**config.mk**
```make
export PLATFORM = sky130hd
export DESIGN_NAME = status_report
export DESIGN_NICKNAME = d
export VERILOG_FILES = /design/src/core/status_pkg.sv /design/src/core/error_queue.sv /design/src/core/status_report.sv
export SDC_FILE = /design/constraint.sdc
export NUM_CORES = 1
export LEC_CHECK = 0
export BUFFER_PORTS_ARGS = -buffer_cell sky130_fd_sc_hd__clkbuf_2
export CORE_MARGIN = 2
export CORE_UTILIZATION = 55
export CTS_CLUSTER_DIAMETER = 80
export DETAILED_ROUTE_END_ITERATION = 8
export PLACE_DENSITY = 0.81
export SYNTH_ARGS = -nofsm -noshare
export SYNTH_HDL_FRONTEND = slang
export SYNTH_HIERARCHICAL = 1
export SYNTH_SLANG_ARGS = --single-unit
```
**constraint.sdc**
```tcl
create_clock -name clock_in -period 3.53 [get_ports clock_in]
set_input_delay 0.706 -clock clock_in [delete_from_list [all_inputs] [get_ports clock_in]]
set_output_delay 0.706 -clock clock_in [all_outputs]
set_load 0.02 [all_outputs]
```
[src/inc/wdc_regs.vh]
`ifndef WDC_REGS_VH
`define WDC_REGS_VH

// ************************************************************
// Register map
// ************************************************************
`define WDC_CTRL_ZERO_ADDR  4'h0
`define WDC_COUNT_ADDR      4'h1
`define WDC_SOFT_EN_BIT     0
`define WDC_PS_LSB          1
`define WDC_PS_MSB          5

// ************************************************************
// Prescale codes and reset values
// ************************************************************
`define WDC_PS_MAX_CODE     5'h12
`define WDC_PS_ALL_ONES     5'h1f
`define WDC_PS_FORCED_RST   5'h0b
`define WDC_PS_BASE_LOG2    5'h05
`define WDC_SOFT_EN_RST     1'h0
`define WDC_RDATA_RST       8'h00
`define WDC_UNMAPPED_READ   8'h00
`define WDC_PS_OUT_RST      5'h00

// ************************************************************
// Enable modes
// ************************************************************
`define WDC_MODE_OFF        2'h0
`define WDC_MODE_SOFT       2'h1
`define WDC_MODE_SLEEP_OFF  2'h2
`define WDC_MODE_ON         2'h3

`endif

[src/wdc_prescale_control.v]
`timescale 1ns/1ns
`default_nettype none
`include "wdc_regs.vh"

// ************************************************************
// Watchdog prescale control register and interval counter
// ************************************************************
module wdc_prescale_control #(
   parameter CNT_W = 24
) (
   // Clock and reset
   input  wire             mclk_i,
   input  wire             reset_i,
   // Configuration word
   input  wire [4:0]       config_prescale_default_i,
   input  wire [1:0]       config_enable_mode_i,
   input  wire             sleep_i,
   // Watchdog clear
   input  wire             wdt_clear_i,
   // Register port
   input  wire [3:0]       addr_i,
   input  wire [7:0]       wdata_i,
   input  wire             wr_i,
   input  wire             rd_i,
   output reg  [7:0]       rdata_o,
   // Status
   output reg              wdt_running_o,
   output reg              wdt_timeout_o,
   output reg  [4:0]       prescale_select_o
);

   // ************************************************************
   // Helpers
   // ************************************************************
   // Reserved codes fold to the shortest ratio
   function [4:0] eff_log2;
      input [4:0] code;
      begin
         if (code > `WDC_PS_MAX_CODE) begin
            eff_log2 = `WDC_PS_BASE_LOG2;
         end else begin
            eff_log2 = code + `WDC_PS_BASE_LOG2;
         end
      end
   endfunction

   // Last count of one interval, ratio minus one
   function [CNT_W-1:0] last_count;
      input [4:0] code;
      reg   [CNT_W-1:0] one;
      begin
         one        = {{(CNT_W-1){1'b0}}, 1'b1};
         last_count = (one << eff_log2(code)) - one;
      end
   endfunction

   // Address match, shared by write and read paths
   function addr_hit;
      input [3:0] addr;
      input [3:0] target;
      begin
         addr_hit = (addr == target);
      end
   endfunction

   // ************************************************************
   // Declarations
   // ************************************************************
   reg  [4:0]       prescale_select;
   reg  [4:0]       next_prescale_select;
   reg              soft_enable;
   reg              next_soft_enable;
   reg  [CNT_W-1:0] count;
   reg  [CNT_W-1:0] next_count;
   reg              next_timeout;
   reg  [7:0]       next_rdata;
   reg              run;
   wire             ctrl_write;
   wire             ctrl_read;
   wire             count_read;
   wire             ps_writable;
   wire             restart;
   wire             at_last;

   assign ctrl_write  = wr_i && addr_hit(addr_i, `WDC_CTRL_ZERO_ADDR);
   assign ctrl_read   = rd_i && addr_hit(addr_i, `WDC_CTRL_ZERO_ADDR);
   assign count_read  = rd_i && addr_hit(addr_i, `WDC_COUNT_ADDR);
   // Field is writable only with an all-ones default
   assign ps_writable = (config_prescale_default_i == `WDC_PS_ALL_ONES);

   // ************************************************************
   // Enable mode decode
   // ************************************************************
   // Sleep-off mode stops the count while asleep
   always @* begin
      run = 1'b0;
      case (config_enable_mode_i)
         `WDC_MODE_OFF: begin
            run = 1'b0;
         end
         `WDC_MODE_SOFT: begin
            run = soft_enable;
         end
         `WDC_MODE_SLEEP_OFF: begin
            run = !sleep_i;
         end
         `WDC_MODE_ON: begin
            run = 1'b1;
         end
         default: begin
            run = 1'b0;
         end
      endcase
   end

   // ************************************************************
   // Control register
   // ************************************************************
   always @* begin
      next_prescale_select = prescale_select;
      next_soft_enable     = soft_enable;
      if (reset_i) begin
         if (ps_writable) begin
            next_prescale_select = `WDC_PS_FORCED_RST;
         end else begin
            next_prescale_select = config_prescale_default_i;
         end
         next_soft_enable = `WDC_SOFT_EN_RST;
      end else if (ctrl_write) begin
         next_soft_enable = wdata_i[`WDC_SOFT_EN_BIT];
         // Locked field keeps its configured value
         if (ps_writable) begin
            next_prescale_select = wdata_i[`WDC_PS_MSB:`WDC_PS_LSB];
         end
      end
   end

   always @(posedge mclk_i) begin
      prescale_select <= next_prescale_select;
   end

   always @(posedge mclk_i) begin
      soft_enable <= next_soft_enable;
   end

   // ************************************************************
   // Interval counter
   // ************************************************************
   // Width covers the longest ratio; keep CNT_W at 23 or more
   assign at_last = (count == last_count(prescale_select));
   // A ratio change or clear restarts the interval from zero
   assign restart = reset_i || !run || wdt_clear_i || ctrl_write;

   always @* begin
      next_count   = count + {{(CNT_W-1){1'b0}}, 1'b1};
      next_timeout = 1'b0;
      if (restart) begin
         next_count   = {CNT_W{1'b0}};
         next_timeout = 1'b0;
      end else if (at_last) begin
         next_count   = {CNT_W{1'b0}};
         next_timeout = 1'b1;
      end
   end

   always @(posedge mclk_i) begin
      count <= next_count;
   end

   always @(posedge mclk_i) begin
      wdt_timeout_o <= next_timeout;
   end

   // ************************************************************
   // Read port
   // ************************************************************
   always @* begin
      next_rdata = `WDC_UNMAPPED_READ;
      if (ctrl_read) begin
         next_rdata = {2'b00, prescale_select, soft_enable};
      end else if (count_read) begin
         // Only the top byte of the counter is visible
         next_rdata = count[CNT_W-1:CNT_W-8];
      end
   end

   // Read data stand for one cycle only
   always @(posedge mclk_i) begin
      if (reset_i) begin
         rdata_o <= `WDC_RDATA_RST;
      end else begin
         rdata_o <= next_rdata;
      end
   end

   // ************************************************************
   // Status outputs
   // ************************************************************
   // Registered copies lag the live state by one cycle
   always @(posedge mclk_i) begin
      if (reset_i) begin
         wdt_running_o <= 1'b0;
      end else begin
         wdt_running_o <= run;
      end
   end

   always @(posedge mclk_i) begin
      if (reset_i) begin
         prescale_select_o <= `WDC_PS_OUT_RST;
      end else begin
         prescale_select_o <= prescale_select;
      end
   end

endmodule

`default_nettype wire
===== src/include/mac_fc_defs.svh =====
`ifndef MAC_FC_DEFS_SVH
`define MAC_FC_DEFS_SVH

// ----------------------------------------
// Widths
// ----------------------------------------
`define FC_QUEUES 8
`define FC_REQ_W 16
`define FC_QUANTA_W 16
`define FC_TIMER_W 19

// ----------------------------------------
// Request bit positions
// ----------------------------------------
`define FC_REQ_XON 0
`define FC_REQ_XOFF 1

// ----------------------------------------
// Timing
// ----------------------------------------
`define FC_QUANTA_BIT_TIMES 512
`define FC_DATAPATH_BITS 64
`define FC_CYCLES_PER_QUANTA (`FC_QUANTA_BIT_TIMES / `FC_DATAPATH_BITS)

// ----------------------------------------
// Register map
// ----------------------------------------
`define FC_ADDR_W 4
`define FC_REG_CTRL 4'h0
`define FC_REG_CONFIG 4'h4
`define FC_REG_STATUS 4'h8
`define FC_CONFIG_RESET 2'h3
`define FC_CFG_PIN_PAUSE_EN 0
`define FC_CFG_PIN_PFC_EN 1
`define FC_STAT_TX_HOLD 8
`define FC_STAT_SRC_LSB 16

`endif


===== src/include/mac_fc_pkg.sv =====
`include "mac_fc_defs.svh"

package mac_fc_pkg;

   typedef logic [`FC_QUANTA_W-1:0] quanta_type;
   typedef logic [`FC_QUEUES-1:0] queue_mask_type;
   typedef logic [`FC_REQ_W-1:0] pfc_req_type;
   typedef logic [1:0] pause_req_type;
   typedef enum logic [1:0] {SRC_NONE, SRC_REG, SRC_PIN} pause_src_type;

endpackage


===== src/include/mac_fc_if.sv =====
`timescale 1ns/1ps

interface mac_fc_if;
   import mac_fc_pkg::*;

   pause_req_type pause_request_bits;
   pfc_req_type tx_priority_request_bits;
   quanta_type tx_pause_duration;
   logic tx_pause_duration_valid;
   queue_mask_type rx_priority_pause_flags;

   modport device (
      input pause_request_bits,
      input tx_priority_request_bits,
      input tx_pause_duration,
      input tx_pause_duration_valid,
      output rx_priority_pause_flags
   );

   modport client (
      output pause_request_bits,
      output tx_priority_request_bits,
      output tx_pause_duration,
      output tx_pause_duration_valid,
      input rx_priority_pause_flags
   );

endinterface


===== src/hw/mac_fc_device.sv =====
`timescale 1ns/1ps


`include "mac_fc_defs.svh"

module mac_fc_device
   import mac_fc_pkg::*;
#(
   parameter bit PFC_ENABLE = 1'b1,
   parameter bit TX_ONLY = 1'b0
)
(
   input wire logic i_sys_clk,
   input wire logic i_rst_b,
   input wire logic i_ce,
   mac_fc_if.device fc,
   input wire logic [`FC_ADDR_W-1:0] i_addr,
   input wire logic [31:0] i_wr_data,
   input wire logic i_wr,
   input wire logic i_rd,
   output logic [31:0] o_rd_data,
   input wire logic i_rx_pfc_frame,
   input wire queue_mask_type i_rx_quanta_en,
   input wire logic [`FC_QUEUES*`FC_QUANTA_W-1:0] i_rx_quanta,
   output logic o_pause_xon_gen,
   output logic o_pause_xoff_gen,
   output queue_mask_type o_pfc_xon_gen,
   output queue_mask_type o_pfc_xoff_gen,
   output logic o_tx_pause_hold,
   output quanta_type o_tx_pause_quanta
);

   logic [1:0] config_bits;
   pause_req_type sw_cmd;
   pause_req_type pin_cmd;
   pause_req_type next_cmd;
   pause_src_type next_src;
   pause_src_type last_src;
   queue_mask_type rx_flags;
   queue_mask_type next_pfc_xon;
   queue_mask_type next_pfc_xoff;
   logic tx_hold;
   logic tx_load;

   // ----------------------------------------
   // Register writes
   // ----------------------------------------
   // Control register is a one-shot command, it never holds a level
   always_comb
   begin
      sw_cmd = '0;
      if (i_wr && i_addr == `FC_REG_CTRL)
      begin
         sw_cmd = i_wr_data[1:0];
      end
   end

   always_ff @(posedge i_sys_clk or negedge i_rst_b)
   begin
      if (!i_rst_b)
      begin
         config_bits <= `FC_CONFIG_RESET;
      end
      else if (i_ce && i_wr && i_addr == `FC_REG_CONFIG)
      begin
         config_bits <= i_wr_data[1:0];
      end
   end

   // ----------------------------------------
   // Standard pause arbitration
   // ----------------------------------------
   // Both bits together is contradictory, so nothing is sent
   always_comb
   begin
      pin_cmd = '0;
      if (config_bits[`FC_CFG_PIN_PAUSE_EN])
      begin
         pin_cmd = fc.pause_request_bits;
      end
      next_cmd = '0;
      next_src = SRC_NONE;
      if (sw_cmd != '0)
      begin
         next_cmd = sw_cmd;
         next_src = SRC_REG;
      end
      else if (pin_cmd != '0)
      begin
         next_cmd = pin_cmd;
         next_src = SRC_PIN;
      end
      if (next_cmd == 2'h3)
      begin
         next_cmd = '0;
      end
   end

   always_ff @(posedge i_sys_clk or negedge i_rst_b)
   begin
      if (!i_rst_b)
      begin
         o_pause_xon_gen <= 1'b0;
         o_pause_xoff_gen <= 1'b0;
         last_src <= SRC_NONE;
      end
      else if (i_ce)
      begin
         o_pause_xon_gen <= next_cmd[`FC_REQ_XON];
         o_pause_xoff_gen <= next_cmd[`FC_REQ_XOFF];
         if (next_src != SRC_NONE)
         begin
            last_src <= next_src;
         end
      end
   end

   // ----------------------------------------
   // Priority requests
   // ----------------------------------------
   always_comb
   begin
      next_pfc_xon = '0;
      next_pfc_xoff = '0;
      for (int k = 0; k < `FC_QUEUES; k++)
      begin
         if (PFC_ENABLE && config_bits[`FC_CFG_PIN_PFC_EN])
         begin
            next_pfc_xon[k] = fc.tx_priority_request_bits[2*k]
               & ~fc.tx_priority_request_bits[2*k+1];
            next_pfc_xoff[k] = fc.tx_priority_request_bits[2*k+1]
               & ~fc.tx_priority_request_bits[2*k];
         end
      end
   end

   always_ff @(posedge i_sys_clk or negedge i_rst_b)
   begin
      if (!i_rst_b)
      begin
         o_pfc_xon_gen <= '0;
         o_pfc_xoff_gen <= '0;
      end
      else if (i_ce)
      begin
         o_pfc_xon_gen <= next_pfc_xon;
         o_pfc_xoff_gen <= next_pfc_xoff;
      end
   end

   // ----------------------------------------
   // Receive priority pause timers
   // ----------------------------------------
   for (genvar n = 0; n < `FC_QUEUES; n++)
   begin : g_rx_queue
      fc_pause_timer u_timer (
         .i_sys_clk(i_sys_clk),
         .i_rst_b(i_rst_b),
         .i_ce(i_ce),
         .i_load(PFC_ENABLE && i_rx_pfc_frame && i_rx_quanta_en[n]),
         .i_quanta(i_rx_quanta[n*`FC_QUANTA_W +: `FC_QUANTA_W]),
         .o_active(rx_flags[n])
      );
   end

   assign fc.rx_priority_pause_flags = rx_flags;

   // ----------------------------------------
   // Transmit-only pause duration
   // ----------------------------------------
   // Other builds never look at the duration bus at all
   assign tx_load = TX_ONLY && fc.tx_pause_duration_valid;

   fc_pause_timer u_tx_timer (
      .i_sys_clk(i_sys_clk),
      .i_rst_b(i_rst_b),
      .i_ce(i_ce),
      .i_load(tx_load),
      .i_quanta(fc.tx_pause_duration),
      .o_active(tx_hold)
   );

   assign o_tx_pause_hold = tx_hold;

   always_ff @(posedge i_sys_clk or negedge i_rst_b)
   begin
      if (!i_rst_b)
      begin
         o_tx_pause_quanta <= '0;
      end
      else if (i_ce && tx_load)
      begin
         o_tx_pause_quanta <= fc.tx_pause_duration;
      end
   end

   // ----------------------------------------
   // Register reads
   // ----------------------------------------
   always_ff @(posedge i_sys_clk or negedge i_rst_b)
   begin
      if (!i_rst_b)
      begin
         o_rd_data <= 32'h0;
      end
      else if (i_ce)
      begin
         o_rd_data <= 32'h0;
         if (i_rd)
         begin
            unique case (i_addr)
               `FC_REG_CONFIG:
               begin
                  o_rd_data <= {30'h0, config_bits};
               end
               `FC_REG_STATUS:
               begin
                  o_rd_data <= {14'h0, last_src, 7'h0, tx_hold, rx_flags};
               end
               default:
               begin
                  o_rd_data <= 32'h0;
               end
            endcase
         end
      end
   end

endmodule // mac_fc_device


===== src/hw/fc_pause_timer.sv =====
`timescale 1ns/1ps

`include "mac_fc_defs.svh"

module fc_pause_timer
   import mac_fc_pkg::*;
(
   input wire logic i_sys_clk,
   input wire logic i_rst_b,
   input wire logic i_ce,
   input wire logic i_load,
   input wire quanta_type i_quanta,
   output logic o_active
);

   localparam logic [`FC_TIMER_W-1:0] CYC_PER_QUANTA = `FC_TIMER_W'(`FC_CYCLES_PER_QUANTA);

   logic [`FC_TIMER_W-1:0] remaining;
   logic [`FC_TIMER_W-1:0] next_remaining;

   // ----------------------------------------
   // Countdown
   // ----------------------------------------
   // A new load always restarts, so a fresh frame extends or cuts the hold
   always_comb
   begin
      next_remaining = `FC_TIMER_W'(i_quanta) * CYC_PER_QUANTA - `FC_TIMER_W'(1);
   end

   always_ff @(posedge i_sys_clk or negedge i_rst_b)
   begin
      if (!i_rst_b)
      begin
         remaining <= '0;
         o_active <= 1'b0;
      end
      else if (i_ce)
      begin
         if (i_load && i_quanta != '0)
         begin
            remaining <= next_remaining;
            o_active <= 1'b1;
         end
         else if (i_load)
         begin
            remaining <= '0;
            o_active <= 1'b0;
         end
         else if (remaining != '0)
         begin
            remaining <= remaining - `FC_TIMER_W'(1);
         end
         else
         begin
            o_active <= 1'b0;
         end
      end
   end

endmodule // fc_pause_timer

Problem requirements: Look above for the line containing "[src/wdc_prescale_control.v]". Output from there through the line containing "Clock and reset", exactly and inclusively.

Exercise answer:
[src/wdc_prescale_control.v]
`timescale 1ns/1ns
`default_nettype none
`include "wdc_regs.vh"

// ************************************************************
// Watchdog prescale control register and interval counter
// ************************************************************
module wdc_prescale_control #(
   parameter CNT_W = 24
) (
   // Clock and reset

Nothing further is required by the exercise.